:: WHAT THE TASK ASKS ::
Take the material below and output exactly the run of lines from the one containing "Timing Repair Buffer: 49 / 2.48" down to the one containing "max in group", with both included.

:: MATERIALS PROVIDED ::
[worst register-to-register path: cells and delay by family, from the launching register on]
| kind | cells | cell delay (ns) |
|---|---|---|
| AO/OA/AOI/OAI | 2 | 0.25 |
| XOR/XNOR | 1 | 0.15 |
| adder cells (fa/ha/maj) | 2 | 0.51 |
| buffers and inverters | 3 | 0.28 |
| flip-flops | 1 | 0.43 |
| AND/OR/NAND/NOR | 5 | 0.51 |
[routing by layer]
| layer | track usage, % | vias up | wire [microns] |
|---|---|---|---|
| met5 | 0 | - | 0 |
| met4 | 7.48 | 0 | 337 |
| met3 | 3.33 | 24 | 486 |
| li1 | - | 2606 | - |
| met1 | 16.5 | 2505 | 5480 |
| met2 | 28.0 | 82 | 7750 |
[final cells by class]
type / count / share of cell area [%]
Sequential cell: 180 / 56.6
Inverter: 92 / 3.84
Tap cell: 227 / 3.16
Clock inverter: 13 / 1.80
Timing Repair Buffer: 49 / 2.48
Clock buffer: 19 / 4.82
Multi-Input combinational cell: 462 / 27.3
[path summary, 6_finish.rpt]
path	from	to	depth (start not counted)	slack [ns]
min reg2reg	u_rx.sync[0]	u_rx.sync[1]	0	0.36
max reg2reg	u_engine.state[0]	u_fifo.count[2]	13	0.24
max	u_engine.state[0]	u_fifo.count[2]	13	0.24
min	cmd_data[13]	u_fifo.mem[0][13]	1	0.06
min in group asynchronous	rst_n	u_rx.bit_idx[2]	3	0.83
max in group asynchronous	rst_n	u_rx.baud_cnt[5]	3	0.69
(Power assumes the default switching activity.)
### src/rtl/thresholdUnit.sv
// Multi-threshold activation unit, loader in front of the search pipeline
// Loading may overlap streaming; results need the channel's cfgDone high
`timescale 1ns/1ps

module thresholdUnit import thresholdPkg::*; (
  input  logic                   clk,
  input  logic                   rst,

  // Threshold configuration
  input  logic                   cfgValid,   // Qualifies cfgCmd for one cycle
  input  cfgCmd_t                cfgCmd,

  // Stream
  input  logic                   run,        // Stalls the whole pipeline when low
  input  sample_t                in,
  output result_t                out,

  // Status
  output logic [numChannels-1:0] cfgDone,    // Per channel, full set loaded
  output logic                   cfgError    // Sticky order or overflow error
);

  // Memory write from loader to search
  thrWrite_t thrWr;

  // Sequences indices, builds addresses, checks order
  thresholdLoader loader (
    .clk      (clk),
    .rst      (rst),
    .cfgValid (cfgValid),
    .cfgCmd   (cfgCmd),
    .thrWr    (thrWr),
    .cfgDone  (cfgDone),
    .cfgError (cfgError)
  );

  // Four stage binary search
  thresholdSearch search (
    .clk   (clk),
    .rst   (rst),
    .thrWr (thrWr),
    .run   (run),
    .in    (in),
    .out   (out)
  );

endmodule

:: ANSWER SECTION ::
Timing Repair Buffer: 49 / 2.48
Clock buffer: 19 / 4.82
Multi-Input combinational cell: 462 / 27.3
[path summary, 6_finish.rpt]
path	from	to	depth (start not counted)	slack [ns]
min reg2reg	u_rx.sync[0]	u_rx.sync[1]	0	0.36
max reg2reg	u_engine.state[0]	u_fifo.count[2]	13	0.24
max	u_engine.state[0]	u_fifo.count[2]	13	0.24
min	cmd_data[13]	u_fifo.mem[0][13]	1	0.06
min in group asynchronous	rst_n	u_rx.bit_idx[2]	3	0.83
max in group asynchronous	rst_n	u_rx.baud_cnt[5]	3	0.69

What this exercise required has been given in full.